Потом нам эти бытовички рассказывали, что они действительно испугались нас, но подумали, что нас везут из больницы, такие мы были страшные!
Подобные "операции" наше начальство инкриминирует как камерный грабеж, и дают за это виновным вплоть до "вышки", т.е. - до расстрела. И это было бы правильно, когда подсаженные в камеры политических уголовники (которые никогда и нигде не бывают доходягами) грабят и часто избивают политических, забирая у них передачи (курочат). Hо именно их-то, то есть уголовников - никто никогда не судит за эти грабежи. Со мною была бы расправа, если бы не доброжелательный конвойщик, ибо я - "враг народа", та самая интеллигенция, всегда неугодная для власть имущих, испокон веков гонимая у нас, в России. А ведь в сущности я сделала то же, что и В.И.Ленин, когда он давал указания - экспроприировать, отнимать излишки у имущих, чтобы спасти погибающих (и даже не для спасения погибающих, а для вооружения революционеров). Так что я и сейчас не раскаиваюсь в содеянном, хотя это формально можно было бы расценить, как грабеж. Здесь налицо двойственность суждений и понятий об одном и том же предмете. А где же самое верное, самое справедливое суждение?.. Вот так же и профессия людей, залезающих тайными путями в чужую страну для получения запретных сведений: если эти люди действуют на нашу пользу, то их называют разведчиками, если наоборот, то их называют - шпионами. А кто же они на самом деле? Заповеди по этому вопросу, кажется, нету и у Иисуса Христа.

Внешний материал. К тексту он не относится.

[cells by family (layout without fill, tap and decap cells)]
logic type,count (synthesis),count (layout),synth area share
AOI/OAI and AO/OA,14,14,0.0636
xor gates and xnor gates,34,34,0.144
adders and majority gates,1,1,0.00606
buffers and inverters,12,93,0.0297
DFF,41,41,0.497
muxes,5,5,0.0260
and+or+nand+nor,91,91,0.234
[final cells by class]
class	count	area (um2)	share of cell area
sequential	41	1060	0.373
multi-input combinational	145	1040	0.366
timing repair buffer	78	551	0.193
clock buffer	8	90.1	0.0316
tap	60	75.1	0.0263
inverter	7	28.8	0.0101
<file path="src/rtl/poly_seq_audio_engine.sv">
// Polyphonic square-wave step sequencer: a shared step/gate sequencer drives
// VOICES oscillators, mixed to a level count and a 1-bit sigma-delta pin.
// Pattern memory lives outside; notes for step_idx come back on note_in.

// One oscillator voice: latches its half-period at step start, toggles its
// level every hp synth ticks, stays silent for hp == 0.
module poly_seq_voice #(
    parameter int HP_W = 7
) (
    input  logic            clk,
    input  logic            rst,
    input  logic            load,
    input  logic            tick,
    input  logic [HP_W-1:0] note,
    output logic            lvl
);
    localparam logic [HP_W-1:0] HP_ONE = HP_W'(1);

    logic [HP_W-1:0] hp, cnt;

    // Note latch has priority over the tick so each step starts at phase 0.
    always_ff @(posedge clk) begin
        if (rst) begin
            hp  <= '0;
            cnt <= '0;
            lvl <= 1'b0;
        end else if (load) begin
            hp  <= note;
            cnt <= '0;
            lvl <= 1'b0;
        end else if (tick) begin
            if (hp == '0) begin
                lvl <= 1'b0;
            end else if (cnt == hp - HP_ONE) begin
                cnt <= '0;
                lvl <= ~lvl;
            end else begin
                cnt <= cnt + HP_ONE;
            end
        end
    end
endmodule

module poly_seq_audio_engine #(
    parameter int VOICES    = 2,
    parameter int HP_W      = 7,
    parameter int STEP_W    = 7,
    parameter int SYNTH_DIV = 1024,
    parameter int FRAME_DIV = 256
) (
    input  logic                         clk,
    input  logic                         rst,
    input  logic                         run,
    input  logic [STEP_W-1:0]            loop_end,
    input  logic [4:0]                   step_len,
    input  logic [4:0]                   gate_len,
    input  logic [VOICES-1:0]            voice_mask,
    input  logic [VOICES*HP_W-1:0]       note_in,
    output logic [STEP_W-1:0]            step_idx,
    output logic                         step_pulse,
    output logic [$clog2(VOICES+1)-1:0]  mix,
    output logic                         audio
);
    localparam int MIX_W = $clog2(VOICES+1);
    localparam int ACC_W = MIX_W + 1;
    localparam int PS_W  = $clog2(SYNTH_DIV);
    localparam int FR_W  = (FRAME_DIV > 1) ? $clog2(FRAME_DIV) : 1;

    logic [PS_W-1:0]              presc;
    logic [FR_W-1:0]              frame_cnt;
    logic                         synth_tick, frame_tick, osc_tick;
    logic [4:0]                   sub, step_last;
    logic                         adv, load_pending, gate;
    logic [VOICES-1:0][HP_W-1:0]  notes;
    logic [VOICES-1:0]            lvl, vout;
    logic [MIX_W-1:0]             pop;
    logic [ACC_W-1:0]             acc, sd_sum;

    assign synth_tick = (presc == PS_W'(SYNTH_DIV-1));
    assign frame_tick = synth_tick && (frame_cnt == FR_W'(FRAME_DIV-1));
    assign osc_tick   = synth_tick & run;

    // Free-running timebase: prescaler and frame counter ignore run so a
    // pause resumes on the same tick grid.
    always_ff @(posedge clk) begin
        if (rst) begin
            presc     <= '0;
            frame_cnt <= '0;
        end else begin
            presc <= synth_tick ? '0 : presc + PS_W'(1);
            if (synth_tick)
                frame_cnt <= frame_tick ? '0 : frame_cnt + FR_W'(1);
        end
    end

    // step_len 0 behaves as 1; >= also recovers if step_len shrinks below sub.
    assign step_last = (step_len == 5'd0) ? 5'd0 : step_len - 5'd1;
    assign adv       = frame_tick & run & (sub >= step_last);
    assign gate      = (sub < gate_len);

    // Step sequencer; the note latch request trails every advance by one clk.
    always_ff @(posedge clk) begin
        if (rst) begin
            sub          <= '0;
            step_idx     <= '0;
            step_pulse   <= 1'b0;
            load_pending <= 1'b1;
        end else begin
            step_pulse   <= adv;
            load_pending <= adv;
            if (adv) begin
                sub      <= '0;
                step_idx <= (step_idx >= loop_end) ? '0 : step_idx + STEP_W'(1);
            end else if (frame_tick && run) begin
                sub <= sub + 5'd1;
            end
        end
    end

    assign notes = note_in;

    for (genvar v = 0; v < VOICES; v++) begin : g_voice
        poly_seq_voice #(.HP_W(HP_W)) u_voice (
            .clk  (clk),
            .rst  (rst),
            .load (load_pending),
            .tick (osc_tick),
            .note (notes[v]),
            .lvl  (lvl[v])
        );
        assign vout[v] = lvl[v] & gate & voice_mask[v] & run;
    end

    // Count of sounding voices.
    always_comb begin
        pop = '0;
        for (int v = 0; v < VOICES; v++)
            pop = pop + MIX_W'(vout[v]);
    end

    assign sd_sum = acc + ACC_W'(mix);

    // Registered mix and first-order sigma-delta; acc stays in 0..VOICES-1.
    always_ff @(posedge clk) begin
        if (rst) begin
            mix   <= '0;
            acc   <= '0;
            audio <= 1'b0;
        end else begin
            mix <= pop;
            if (sd_sum >= ACC_W'(VOICES)) begin
                audio <= 1'b1;
                acc   <= sd_sum - ACC_W'(VOICES);
            end else begin
                audio <= 1'b0;
                acc   <= sd_sum;
            end
        end
    end
endmodule

</file>
==> config.mk <==
export PLATFORM = sky130hd
export DESIGN_NAME = uart_rx_fifo_param
export DESIGN_NICKNAME = d
export VERILOG_FILES = /design/src/rtl/uart_pkg.sv /design/src/rtl/uart_rx_fifo_param_if.sv /design/src/rtl/uart_sync_fifo_mem.sv /design/src/rtl/uart_rx_fifo_param.sv
export SDC_FILE = /design/constraint.sdc
export NUM_CORES = 1
export LEC_CHECK = 0
export ABC_AREA = 0
export ABC_CLOCK_PERIOD_IN_PS = 5800
export CAP_MARGIN = 20
export CORE_ASPECT_RATIO = 1.5
export CORE_MARGIN = 2
export CORE_UTILIZATION = 58
export DETAILED_ROUTE_END_ITERATION = 10
export HOLD_SLACK_MARGIN = 0.08
export PLACE_DENSITY = 0.79
export SLEW_MARGIN = 20
export SYNTH_ARGS = -nofsm -noshare
export SYNTH_HDL_FRONTEND = slang
export SYNTH_HIERARCHICAL = 1
export SYNTH_SLANG_ARGS = --single-unit
==> constraint.sdc <==
create_clock -name DSP_CLK -period 5.8 [get_ports DSP_CLK]
set_input_delay 1.16 -clock DSP_CLK [delete_from_list [all_inputs] [get_ports DSP_CLK]]
set_output_delay 1.16 -clock DSP_CLK [all_outputs]
set_load 0.02 [all_outputs]
==> src/rtl/uart_pkg.sv <==
// Shared register map, trigger-select encodings and status bit positions
// for the UART receive FIFO.
package uart_pkg;

  localparam logic [3:0] ADDR_RX  = 4'd0;
  localparam logic [3:0] ADDR_CSR = 4'd1;

  localparam int unsigned CSR_FLUSH_BIT = 0;
  localparam int unsigned RD_FE_BIT     = 9;
  localparam int unsigned RD_PE_BIT     = 8;

  localparam int unsigned ST_OVR   = 15;
  localparam int unsigned ST_TOUT  = 14;
  localparam int unsigned ST_TRIG  = 13;
  localparam int unsigned ST_FULL  = 12;
  localparam int unsigned ST_EMPTY = 11;

  typedef enum logic [1:0] {
    TRIG_ONE  = 2'd0,
    TRIG_QTR  = 2'd1,
    TRIG_HALF = 2'd2,
    TRIG_NEAR = 2'd3
  } trig_sel_e;

  function automatic int unsigned trig_threshold(input trig_sel_e sel, input int unsigned depth);
    case (sel)
      TRIG_QTR:  return depth / 4;
      TRIG_HALF: return depth / 2;
      TRIG_NEAR: return depth - 2;
      default:   return 1;
    endcase
  endfunction

endpackage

Глухой зимою, в самые морозы, мы, наконец, приехали на станцию города Мариинска. Боль у меня в нижней челюсти не унималась никогда - челюсть иногда тихо, иногда посильнее ныла и ныла непрестанно. Везли нас иногда в столыпинках, но иногда и в "телячьих" вагонах, где, благодаря нашей неимоверной скученности было все же относительно тепло (в "телячьих" вагонах нам к тому же давали порой и горячий суп; тогда дверь вагона раздвигалась и, первое, что нам бросалось в глаза, это щетина штыков, направленная на нас взводом "солдатушек браво-ребятушек", а уж потом - котелки с баландой). Так что в скученности тел, в навозной вони от параши, даже в непрерывном гуле и гвалте голосов я как-то смирялась со своей болью. Hо вот нас выгрузили на перрон ж.д. станции, и я оказалась выброшенной на произвол сибирскому холоду - в короткой худенькой жакеточке сестры Шуры, в подшитых старых валенках и без чулок, а сверх того мой синий дождевой плащик и на голове - кусок бумажного одеяла; в руках все тот же пустой и грязный крапивный мешок.
Как всегда нас томительно долго считали - пересчитывали, строили - перестраивали, но все-таки дали команду: "Внимание! Вы переходите в распоряжение конвоя... шаг вперед, шаг в сторону - конвой стреляет без предупреждения... направляющий - вперед!" Тронулись, слава тебе Господи! Кричит о чем-то конвой, лают охраняющие нас собаки, невыносимо терзает мороз. Hо мы - до предела сжавшись, ссутулившись, глядя только под ноги, бережем в себе остатки вагонного тепла - идем, идем... Далеко ли, долго ли, о Господи! Конечно за городом наша тюрьма, которая зовется уже лагерем, или Мар пересылкой. Дошли и встали. Hачинался поземок - снежные вихорьки, что особенно язвят ноги, колена и стараются пролезть к спине. Остановилась наша колонна перед широкими воротами Марпересылки, остановилась и ждет: вот сейчас, сейчас они откроются и мы навалом, табуном ринемся к жилью, к теплу. Да не тут-то было! Раздалась вдруг команда: "Колонна - садись!.." - То есть - как садись? Куда - садись? Hа что? А вот, оказывается, на землю, на снег садись и все! Люди стали недоуменно топтаться на месте, дескать, может, не так поняли, может еще постоять можно. Hет садись! на мороженую землю, на снег. И стали садиться, а что поделаешь? Иначе ведь стрелять будут в стоящих...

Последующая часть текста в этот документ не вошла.